Qingbao Yu et al. Schizophr Res. 2013 Jan.

Abstract

Altered brain connectivity has emerged as a central feature of schizophrenia. Low frequency oscillations and connectivity strength (CS) of resting state brain networks are altered in patients with schizophrenia (SZs). However, the relationship between these two measures has not yet been studied. Such work may be helpful in understanding the so-called "rich club" organization (i.e. high-CS nodes are more densely connected among themselves than are nodes of a lower CS in the human brain) in healthy controls (HCs) and SZs. Here we present a study of HCs and SZs examining low frequency oscillations and CS by first decomposing resting state fMRI (R-fMRI) data into independent components (ICs) using group independent component analysis (ICA) and computing the low frequency power ratio (LFPR) of each ICA time course.

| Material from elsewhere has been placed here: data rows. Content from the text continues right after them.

$ cat config.mk
export PLATFORM = sky130hd
export DESIGN_NAME = ksl_ctrl
export DESIGN_NICKNAME = d
export VERILOG_FILES = /design/src/design/keyframe_sampler_lerp_assert.svh /design/src/design/ksl_pkg.sv /design/src/design/ksl_ctrl.sv
export SDC_FILE = /design/constraint.sdc
export NUM_CORES = 1
export LEC_CHECK = 0
export BUFFER_PORTS_ARGS = -buffer_cell sky130_fd_sc_hd__buf_2
export CORE_MARGIN = 5
export CORE_UTILIZATION = 55
export DETAILED_ROUTE_END_ITERATION = 16
export GPL_TIMING_DRIVEN = 1
export PLACE_DENSITY = 0.81
export SLEW_MARGIN = 40
export SYNTH_ARGS = -nofsm -noshare
export SYNTH_HDL_FRONTEND = slang
export SYNTH_SLANG_ARGS = --single-unit
$ cat constraint.sdc
create_clock -name clk -period 4.98 [get_ports clk]
set_clock_uncertainty 0.05 [all_clocks]
set_input_delay 0.498 -clock clk [delete_from_list [all_inputs] [get_ports clk]]
set_output_delay 0.498 -clock clk [all_outputs]
set_load 0.02 [all_outputs]
$ cat src/design/keyframe_sampler_lerp_assert.svh
// Assertion macros for the keyframe sampler.
`ifndef KEYFRAME_SAMPLER_LERP_ASSERT_SVH
`define KEYFRAME_SAMPLER_LERP_ASSERT_SVH

// Same-cycle implication, sampled on clk, off during reset
`define KSL_ASSERT_IMP(label, ante, cons) \
    label: assert property (@(posedge clk) disable iff (!rst_n) (ante) |-> (cons)) \
        else $error("keyframe sampler check failed");

// Next-cycle implication, sampled on clk, off during reset
`define KSL_ASSERT_NEXT(label, ante, cons) \
    label: assert property (@(posedge clk) disable iff (!rst_n) (ante) |=> (cons)) \
        else $error("keyframe sampler check failed");

`endif

$ cat src/design/ksl_pkg.sv
// Shared types and constants for the keyframe sampler.
package ksl_pkg;

    localparam int MAX_KEYS  = 64;
    localparam int FRAC_BITS = 16;
    localparam int AW        = 6;    // key table address width
    localparam int NW        = 7;    // key count width
    localparam int TW        = 32;   // time width
    localparam int VW        = 32;   // value width
    localparam int WW        = 17;   // weight width
    localparam int PW        = WW + 1 + VW + 1;   // lerp product width

    localparam logic [WW-1:0] W_ONE = WW'(1) << FRAC_BITS;

    localparam logic [1:0] OP_LOAD    = 2'd0;
    localparam logic [1:0] OP_ADVANCE = 2'd1;
    localparam logic [1:0] OP_SAMPLE  = 2'd2;

    localparam logic [1:0] ST_INSIDE = 2'd0;
    localparam logic [1:0] ST_BEFORE = 2'd1;
    localparam logic [1:0] ST_PAST   = 2'd2;
    localparam logic [1:0] ST_UNDER  = 2'd3;

    localparam logic [1:0] REG_KEY_COUNT  = 2'd0;
    localparam logic [1:0] REG_ANIM_START = 2'd1;
    localparam logic [1:0] REG_ANIM_END   = 2'd2;

    // Table read address select
    typedef enum logic [2:0] {
        RD_ZERO = 3'd0,
        RD_LAST = 3'd1,
        RD_CUR  = 3'd2,
        RD_CUR1 = 3'd3,
        RD_CUR2 = 3'd4,
        RD_IDX  = 3'd5,
        RD_IDX1 = 3'd6
    } rd_sel_t;

    // Early result set by the controller
    typedef enum logic [1:0] {
        RES_NONE   = 2'd0,
        RES_UNDER  = 2'd1,
        RES_BEFORE = 2'd2,
        RES_PAST   = 2'd3
    } res_code_t;

    typedef struct packed {
        logic       [TW-1:0] t;
        logic signed [VW-1:0] x;
        logic signed [VW-1:0] y;
        logic signed [VW-1:0] z;
    } key_entry_t;

    typedef struct packed {
        logic      capture;
        logic      div_step;
        logic      wrap;
        rd_sel_t   rd_sel;
        res_code_t res_code;
        logic      cache_upd;
        logic      ka_load;
        logic      advance;
        logic      hit;
        logic      w_load;
        logic      a_load;
        logic      b_load;
        logic      mul;
        logic      out_load;
    } ksl_cmd_t;

    typedef struct packed {
        logic is_sample;
        logic period_nz;
        logic under_two;
        logic before_first;
        logic past_end;
        logic cur_ok;
        logic next_ok;
        logic hit;
        logic out_busy;
    } ksl_stat_t;

endpackage

$ cat src/design/ksl_ctrl.sv
// Sequencing state machine of the keyframe sampler.
module ksl_ctrl (
    input  logic              clk,
    input  logic              rst_n,
    input  logic              in_valid,
    output logic              in_ready,
    input  ksl_pkg::ksl_stat_t stat,
    output ksl_pkg::ksl_cmd_t  cmd
);

    typedef enum logic [14:0] {
        S_IDLE = 15'b000000000000001,
        S_REM  = 15'b000000000000010,
        S_WRAP = 15'b000000000000100,
        S_CHK0 = 15'b000000000001000,
        S_CHKL = 15'b000000000010000,
        S_SRD  = 15'b000000000100000,
        S_SA   = 15'b000000001000000,
        S_SB   = 15'b000000010000000,
        S_WDIV = 15'b000000100000000,
        S_WSET = 15'b000001000000000,
        S_RDA  = 15'b000010000000000,
        S_RDB  = 15'b000100000000000,
        S_RDC  = 15'b001000000000000,
        S_MUL  = 15'b010000000000000,
        S_DONE = 15'b100000000000000
    } state_t;

    state_t     state_reg, state_next;
    logic [4:0] cnt_reg, cnt_next;

    assign in_ready = (state_reg == S_IDLE);

    // Next state and commands
    always_comb
    begin
        state_next   = state_reg;
        cnt_next     = cnt_reg + 5'd1;
        cmd          = '0;
        cmd.rd_sel   = ksl_pkg::RD_ZERO;
        cmd.res_code = ksl_pkg::RES_NONE;
        case (state_reg)
            S_IDLE:
            begin
                cnt_next = '0;
                if (in_valid)
                begin
                    cmd.capture = 1'b1;
                    if (stat.is_sample)
                        state_next = stat.period_nz ? S_REM : S_WRAP;
                end
            end
            S_REM:
            begin
                cmd.div_step = 1'b1;
                if (cnt_reg == 5'd31)
                    state_next = S_WRAP;
            end
            S_WRAP:
            begin
                cmd.wrap   = 1'b1;
                cmd.rd_sel = ksl_pkg::RD_ZERO;
                state_next = S_CHK0;
            end
            S_CHK0:
            begin
                if (stat.under_two)
                begin
                    cmd.res_code = ksl_pkg::RES_UNDER;
                    state_next   = S_RDA;
                end
                else if (stat.before_first)
                begin
                    cmd.res_code = ksl_pkg::RES_BEFORE;
                    state_next   = S_RDA;
                end
                else
                begin
                    cmd.rd_sel = ksl_pkg::RD_LAST;
                    state_next = S_CHKL;
                end
            end
            S_CHKL:
            begin
                // default outcome is past end; search may still find the interval
                cmd.res_code = ksl_pkg::RES_PAST;
                if (stat.past_end)
                    state_next = S_RDA;
                else
                begin
                    cmd.cache_upd = 1'b1;
                    state_next    = S_SRD;
                end
            end
            S_SRD:
            begin
                cmd.rd_sel = ksl_pkg::RD_CUR;
                state_next = stat.cur_ok ? S_SA : S_RDA;
            end
            S_SA:
            begin
                cmd.ka_load = 1'b1;
                cmd.rd_sel  = ksl_pkg::RD_CUR1;
                state_next  = S_SB;
            end
            S_SB:
            begin
                cnt_next = '0;
                if (stat.hit)
                begin
                    cmd.hit    = 1'b1;
                    state_next = S_WDIV;
                end
                else
                begin
                    cmd.advance = 1'b1;
                    cmd.rd_sel  = ksl_pkg::RD_CUR2;
                    state_next  = stat.next_ok ? S_SB : S_RDA;
                end
            end
            S_WDIV:
            begin
                cmd.div_step = 1'b1;
                if (cnt_reg == 5'(ksl_pkg::FRAC_BITS - 1))
                    state_next = S_WSET;
            end
            S_WSET:
            begin
                cmd.w_load = 1'b1;
                cmd.rd_sel = ksl_pkg::RD_IDX;
                state_next = S_RDB;
            end
            S_RDA:
            begin
                cmd.rd_sel = ksl_pkg::RD_IDX;
                state_next = S_RDB;
            end
            S_RDB:
            begin
                cmd.a_load = 1'b1;
                cmd.rd_sel = ksl_pkg::RD_IDX1;
                state_next = S_RDC;
            end
            S_RDC:
            begin
                cmd.b_load = 1'b1;
                state_next = S_MUL;
            end
            S_MUL:
            begin
                cmd.mul    = 1'b1;
                state_next = S_DONE;
            end
            S_DONE:
            begin
                if (!stat.out_busy)
                begin
                    cmd.out_load = 1'b1;
                    state_next   = S_IDLE;
                end
            end
            default:
            begin
                state_next = S_IDLE;
            end
        endcase
    end

    // State and step counter
    always_ff @(posedge clk or negedge rst_n)
    begin
        if (!rst_n)
        begin
            state_reg <= S_IDLE;
            cnt_reg   <= '0;
        end
        else
        begin
            state_reg <= state_next;
            cnt_reg   <= cnt_next;
        end
    end

endmodule

==> results.ini, run 1 <==
[synth]
yosysSeqAreaShare_pct=37.4
yosys-top-cells-area=dfrtp_1 (35%), nor2_1 (4.8%), nor4_4 (4.8%)
async_reset_ff_share_pct=100
synth.cells.most_frequent=dfrtp_1 (19), nor2_1 (17), nand2_1 (11)
yosys.area.top_type=dfrtp_1
synth_top_area_share_pct=35.4
syn_area_per_cell_um2=9.51
yosysMostFrequentCell=dfrtp_1
netlist-cell-type-count=43
syn_nets=156
synth_ff_type=dfrtp_1
synth-seq-cells=20
synth_edf_count=0
synthCells=141
synth_warnings=0
netlist_area_mm2=0.00134

[sta]
setup_violations=0
timing.hold.ws_ns=0.0728
max_clock_freq_mhz=337
min_period_ns=2.96
worstMarginPinSlew_ns=0.520
rsz0062_at_grt=false
drv_slew=0
relSlewSlack_pct=65.1
hold_violations=0
tns_ns=0
fin_ws_ns=2.02
period_share_pct=59.5

[finish]
fillers=206
multi_input_comb_area_um2=779
final_area_mm2=0.00152
drive_gt1_share_pct=27.1
syn2layout_area_growth_pct=13.1
largest_register_ffs=15
n_antenna_cell=0
seq_area_um2=502
final_net_count=182

[pwr]
p_switching_mw=0.264
p_total_mw=0.620
power_frac_comb_pct=46.6
p_per_area_mw_per_mm2=409
p_leak_nw=0.774
sw_frac_of_total_pct=42.5
pwr-share-seq_pct=38.1
ir_worst_vdd_uv=336
clkPwrFrac_pct=15.3
p_int_mw=0.356

[clock_network]
cts_root_buf=clkbuf_4
clkTransAtPathRegs_ns=0.12
htree_levels=1
postCtsHoldBufs=0
cts_tree=yes
cts_resized=0
clock_sinks=20
clk_latency_ns=0.30
clockBufferDepth=2
post_cts_buffers=0
cts_buffers=3

[route]
route.vias.total=1158
first_pass_iters=4
drt-total-wl_um=2980
viasPerCell=5.97
drcViolationCount=0
postRouteAntennaNets=0
routedWlPerCell_um=15.4
drtIter0Drc=38

[place]
place_hpwl_um=2270
gp_congestion=0.808
portBuffers=29
dp_slack_ns=2.36
dpl_cell_area_mm2=0.00148

[grt]
grt_max_degree=21
grt.overflow.total=0
grt_pass1_wl_um=4860
grt_pass1_vias=1100
gr-usage-all-layers_pct=17.8
antenna_found_initial=0

[floorplanning]
initial_core_util_pct=58.9
core_area_mm2=0.00228
die_h_um=59.4
die-area_mm2=0.00353
rows=17
io_pins=30
die_w_um=59.4

[worst_hold_path]
hold_class=primary input to async pin

[critical_path]
path_class=flop to output port
cp-start-kind=flop
crit_required_ns=4.43
worstPathArrival_ns=2.42
cp_max_fo=9
end_kind=output port

[run_status]
status=finished, final reports clean

[run]
drv_cap=0

final cells by class:
class                           count  share of cell area [%]
Inverter                            5                    1.24
Timing Repair Buffer               29                    9.57
Clock buffer                        4                    2.39
Tap cell                           28                    2.31
Multi-Input combinational cell    108                    51.4
Sequential cell                    20                    33.1
critical path, cell delays in order, from the launching register on:
cell     delay (ns)
dfrtp_1        0.52
nor4_4         0.50
nand4_2        0.20
or3b_4         0.47
nor3_4         0.14
or3_1          0.12
buf_2          0.15
through the flow:
step,utilization (%),std cells
6_report,66.6,194
5_1_grt,66.6,194
4_1_cts,66.6,194
3_5_place_dp,65.0,190
3_3_place_gp,65.0,190
2_1_floorplan,-,141
cells by family after synthesis:
logic type,after synthesis,share of synthesized area (%)
xor gates and xnor gates,8,5.22
AOI/OAI and AO/OA,16,9.33
buffers and inverters,13,4.48
adders and majority gates,3,2.80
DFF,20,37.4
and+or+nand+nor,81,40.8
path summary, 6_finish.rpt:
| check | start | to | slack [ns] | depth (start not counted) |
|---|---|---|---|---|
| max | state_reg[9] | cmd[11] | 2.02 | 6 |
| min | rst_n | state_reg[9] | 0.07 | 1 |
| max reg2reg | state_reg[9] | state_reg[0] | 2.84 | 5 |
| min reg2reg | cnt_reg[0] | cnt_reg[0] | 0.42 | 1 |
| max in group asynchronous | rst_n | state_reg[0] | 4.46 | 1 |
| min in group clk | stat[4] | state_reg[5] | 0.32 | 2 |
cells in the final DEF, fill, tap and decap left out, types with 4 or more instances in the layout:
cell type,netlist,final
buf_2,3,29
dfrtp_1,19,19
inv_1,5,5
nand2_1,11,11
nor2_1,17,17
nor3_1,6,6
nor3b_1,4,4
nor4_1,4,4
nor4b_1,7,7
o21ai_0,6,6
xnor2_1,5,5
per-layer routing:
layer,track usage [%],vias to the layer above,wire [um]
li1,-,564,-
met2,30.4,36,1430
met4,3.88,0,21
met5,0,-,0
met1,23.4,554,1370
met3,2.83,4,165
power groups by stage:
stage	sequential [mW]	combinational, mW	clock (mW)
3_3_place_gp	0.235	0.278	0
4_1_cts	0.235	0.288	0.0968
3_5_place_dp	0.237	0.286	0
6_report	0.236	0.289	0.0948
2_1_floorplan	0.221	0.234	0
5_1_grt	0.240	0.317	0.106
Power figures use the tool's default switching activity.
==> run 2, diff against run 1 <==
--- a/config.mk
+++ b/config.mk
@@ -7,10 +7,10 @@
 export LEC_CHECK = 0
 export BUFFER_PORTS_ARGS = -buffer_cell sky130_fd_sc_hd__buf_2
 export CORE_MARGIN = 5
-export CORE_UTILIZATION = 55
+export CORE_UTILIZATION = 48
 export DETAILED_ROUTE_END_ITERATION = 16
 export GPL_TIMING_DRIVEN = 1
-export PLACE_DENSITY = 0.81
+export PLACE_DENSITY = 0.75
 export SLEW_MARGIN = 40
 export SYNTH_ARGS = -nofsm -noshare
 export SYNTH_HDL_FRONTEND = slang
==> constraint.sdc (replaced) <==
create_clock -name clk -period 2.5 [get_ports clk]
set_clock_uncertainty 0.05 [all_clocks]
set_input_delay 0.25 -clock clk [delete_from_list [all_inputs] [get_ports clk]]
set_output_delay 0.25 -clock clk [all_outputs]
set_load 0.02 [all_outputs]
==> results.ini, run 2 (synthesis results as in run 1) <==
[run_status]
status=finished, final reports clean

[route]
first_pass_iters=4
drt-total-wl_um=3220
route.vias.total=1249
drtIter0Drc=44
routedWlPerCell_um=14.8
postRouteAntennaNets=0
viasPerCell=5.73
drcViolationCount=0

[floorplanning]
die_w_um=62.9
core_area_mm2=0.00271
rows=19
die_h_um=62.9
io_pins=30
die-area_mm2=0.00395
initial_core_util_pct=49.5

[grt]
grt_pass1_wl_um=5330
grt.overflow.total=0
grt_max_degree=21
gr-usage-all-layers_pct=16.2
antenna_found_initial=0
grt_pass1_vias=1176

[critical_path]
worst-path-buf-inv=1
critPathTopFamily=simple AND/OR/NAND/NOR gates
crit_required_ns=2.20
cpPeakStageDelay_ns=0.45
cp-start-kind=flop
end_kind=output port
reg2regPathDepth=8
cp.depth=6
cp_max_fo=4
crit_chain=nor4_4, nand4_2, or3b_4, nor3_4, or3_1, buf_4
worstPathArrival_ns=2.13
path_class=flop to output port
crit_path_top_delay_cell=dfrtp_2

[clock_network]
clock_sinks=20
clk_latency_ns=0.31
clockBufferDepth=2
cts_tree=yes
cts_buffers=3
clkTransAtPathRegs_ns=0.12
cts_root_buf=clkbuf_4
htree_levels=1

[finish]
final_net_count=203
layout_commonest_cell=buf_2
n_antenna_cell=0
syn2layout_area_growth_pct=27.9
final_cell_mix=buf_2 (27), buf_4 (22), nor2_1 (17)
drive_gt1_share_pct=39.6
largest_register_ffs=15
fin_util_pct=63.3

[pwr]
p_leak_nw=0.865
p_per_area_mw_per_mm2=796
ir_worst_vdd_uv=557
clkPwrFrac_pct=12.1
sw_frac_of_total_pct=41.6
pwr-share-seq_pct=33.8
p_int_mw=0.797
p_switching_mw=0.569
power_frac_comb_pct=54.1

[place]
gp_congestion=0.808
place_hpwl_um=2310
portBuffers=29

[sta]
period_share_pct=97.0
min_period_ns=2.43
hold_violations=0
setup_violations=0
relSlewSlack_pct=69.5
worstMarginPinSlew_ns=0.451
timing.hold.ws_ns=0.0539
drv_slew=0
max_clock_freq_mhz=412

[run]
drv_cap=0

[worst_hold_path]
hold_class=primary input to flop
hold_depth=2

==> run 2: cell count changes in the layout (fill, tap and decap cells not counted), moves of 2 or more <==
cell	previous run	this run
buf_4	0	22
buf_2	29	27
dfrtp_1	19	12
dfrtp_2	0	7
==> run 2: final timing paths <==
check                           endpoint  slack, ns     startpoint
max                              cmd[11]       0.07  state_reg[11]
min                         state_reg[5]       0.05        stat[4]
max reg2reg                 state_reg[0]       0.40     cnt_reg[0]
min reg2reg                   cnt_reg[0]       0.43     cnt_reg[0]
max in group asynchronous   state_reg[0]       1.70          rst_n
min in group asynchronous  state_reg[11]       0.35          rst_n
==> run 2: layout make-up <==
cell class	instances	area (um2)
clock buffers	4	26.3
fillers	229	995
inverters	5	18.8
multi-input cells	108	811
flip-flops and latches	20	510
well taps	31	38.8
repair buffers	50	310
==> run 2: power groups by stage <==
stage	combinational, mW	clock, mW	sequential, mW
6_report	0.739	0.165	0.462
5_1_grt	0.806	0.183	0.471
4_1_cts	0.689	0.174	0.461
3_5_place_dp	0.641	0	0.467
3_3_place_gp	0.625	0	0.460
2_1_floorplan	0.466	0	0.440
==> run 2: timing repair <==
| action | CTS | global route |
|---|---|---|
| buffers inserted | 5 | 9 |
| resized for setup | 5 | 10 |
| hold buffers | 1 | 0 |
| pin swaps | 1 | 5 |
| endpoints found under the hold margin | 19 | 0 |
| setup endpoints to repair | 6 | 7 |
==> run 2: stage by stage <==
step | cell area (um2) | TNS (ns) | setup WS [ns] | total power [mW] | cells
6_report | 1720 | 0 | 0.0743 | 1.37 | 218
5_1_grt | 1720 | -0.0580 | -0.0357 | 1.46 | 218
3_5_place_dp | 1530 | 0 | 0.194 | 1.11 | 199
3_3_place_gp | 1530 | 0 | 0.276 | 1.08 | 199
2_1_floorplan | 1340 | 0 | 0.202 | 0.906 | 141
4_1_cts | 1630 | 0 | 0.00854 | 1.32 | 209
==> run 2: metal layers <==
| layer | routed length (um) | up-vias | GRT usage (%) | part of all wire [%] |
|---|---|---|---|---|
| met5 | 0 | - | 0 | 0 |
| met4 | 26 | 0 | 3.98 | 0.81 |
| met3 | 182 | 3 | 3.96 | 5.7 |
| met2 | 1580 | 32 | 25.6 | 49 |
| met1 | 1430 | 613 | 22.0 | 44 |
| li1 | - | 601 | - | - |
==> run 3, diff against run 2 <==
--- a/config.mk
+++ b/config.mk
@@ -5,6 +5,7 @@
 export SDC_FILE = /design/constraint.sdc
 export NUM_CORES = 1
 export LEC_CHECK = 0
+export ABC_AREA = 1
 export BUFFER_PORTS_ARGS = -buffer_cell sky130_fd_sc_hd__buf_2
 export CORE_MARGIN = 5
 export CORE_UTILIZATION = 48
==> results.ini, run 3 <==
[sta]
max_clock_freq_mhz=477
fin_ws_ns=0.403
setup_violations=0
rsz0062_at_grt=false
timing.hold.ws_ns=0.0586
worstMarginPinSlew_ns=0.440
min_period_ns=2.10
tns_ns=0
hold_violations=0
period_share_pct=83.9
relSlewSlack_pct=70.6
drv_slew=0

[place]
portBuffers=29
gp_congestion=0.904
dp_slack_ns=0.745
place_hpwl_um=2200

[pwr]
ir_worst_vdd_uv=554
p_leak_nw=0.913
p_total_mw=1.14
p_per_area_mw_per_mm2=740

[route]
postRouteAntennaNets=0
viasPerCell=4.82
drt-total-wl_um=2660
drtIter0Drc=79
first_pass_iters=4
routedWlPerCell_um=10.9
route.vias.total=1182
drcViolationCount=0

[critical_path]
worst-path-buf-inv=2
r2r-start=state_reg[0]
cpPeakStageDelay_ns=0.43
crit_chain=nor2_2, nand2_4, nor2_8, inv_2, nor3_4, nand2_2, nand3_1, buf_2
critPathTopFamily=simple AND/OR/NAND/NOR gates
r2r_setup_slack_ns=0.89
crit_path_top_delay_cell=dfrtp_1
reg2regPathDepth=8
r2r-end=state_reg[0]
cp_max_fo=13
cp-start-kind=flop
worstPathArrival_ns=1.80
path_class=flop to output port
crit_required_ns=2.20
cp-startpoint=state_reg[10]
end_kind=output port

[synth]
syn_nets=196
synth_top_area_share_pct=35.6
synth_ff_type=dfrtp_1
synth_edf_count=0
synth_top_family_by_area=simple AND/OR/NAND/NOR gates
netlist_area_mm2=0.00133
yosysSeqAreaShare_pct=37.6
yosys-top-cells-area=dfrtp_1 (36%), nor2_1 (11%), nand2_1 (8.2%)
synth.cells.most_frequent=nor2_1 (39), nand2_1 (29), inv_1 (26)
async_reset_ff_share_pct=100
yosysMostFrequentCell=nor2_1
synth-xor-area-share_pct=0.657
syn_area_per_cell_um2=7.37
synthCells=181
synth_mux_area_share_pct=0
synth_compound_area_share_pct=4.88
synth-seq-cells=20
yosys.area.top_type=dfrtp_1
synthSimpleGateAreaFrac_pct=44.7
netlist-cell-type-count=26
synthAdderAreaFrac_pct=2.81
synth_warnings=0

[finish]
layout_commonest_cell=nor2_1
final_cell_mix=nor2_1 (39), nand2_1 (29), buf_2 (29)
largest_register_ffs=15
syn2layout_area_growth_pct=15.7
n_antenna_cell=0
fin_util_pct=56.9
final_net_count=230
drive_gt1_share_pct=29.4

[grt]
gr-usage-all-layers_pct=14.9
grt_pass1_vias=1133
antenna_found_initial=0
grt.overflow.total=0
grt_max_degree=21
grt_pass1_wl_um=4770

[clock_network]
cts_tree=yes
clock_sinks=20
htree_levels=1
clkTransAtPathRegs_ns=0.12
postCtsHoldBufs=1
cts_resized=0
cts_root_buf=clkbuf_4
post_cts_buffers=0
clockBufferDepth=2
clk_latency_ns=0.31
cts_buffers=3

[floorplanning]
rows=19
die-area_mm2=0.00393
core_area_mm2=0.00271
die_h_um=62.7
die_w_um=62.7
io_pins=30
initial_core_util_pct=49.2

[worst_hold_path]
holdPathEnd=state_reg[5]
hold_depth=2
hold_class=primary input to flop
holdCritStartpoint=stat[4]

[run_status]
status=finished, final reports clean

[run]
drv_cap=0

[run 3: changes by cell type in the layout (fill, tap and decap cells not counted), sizes merged, moves of 5 or more]
cell   delta
inv      +25
nand2    +29
xnor2     -5
nand3     +9
buf      -20
nor2     +33
nor4b     -8
nor4      -5
[run 3: where the power goes]
part | leakage, nW | switching, mW | total (mW) | internal (mW)
clock | 0.0150 | 0.0987 | 0.161 | 0.0622
sequential | 0.272 | 0.0375 | 0.417 | 0.379
combinational | 0.627 | 0.378 | 0.563 | 0.185
total | 0.913 | 0.515 | 1.14 | 0.627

Weighted brain graphs consisting of ICs were built based on correlations between ICA time courses. Positive CS and negative CS of each node in the brain graphs were then examined. The correlations between LFPR and CSs as well as "rich club" coefficients of group mean brain graphs were assessed. Results demonstrate that the LFPR of some ICs were lower in SZs compared to HCs. In addition, LFPR was correlated with positive CS in HCs, but to a lesser extent in SZs. HCs showed higher normalized rich club parameter than SZs. The findings provide new insight into disordered intrinsic brain graphs in schizophrenia.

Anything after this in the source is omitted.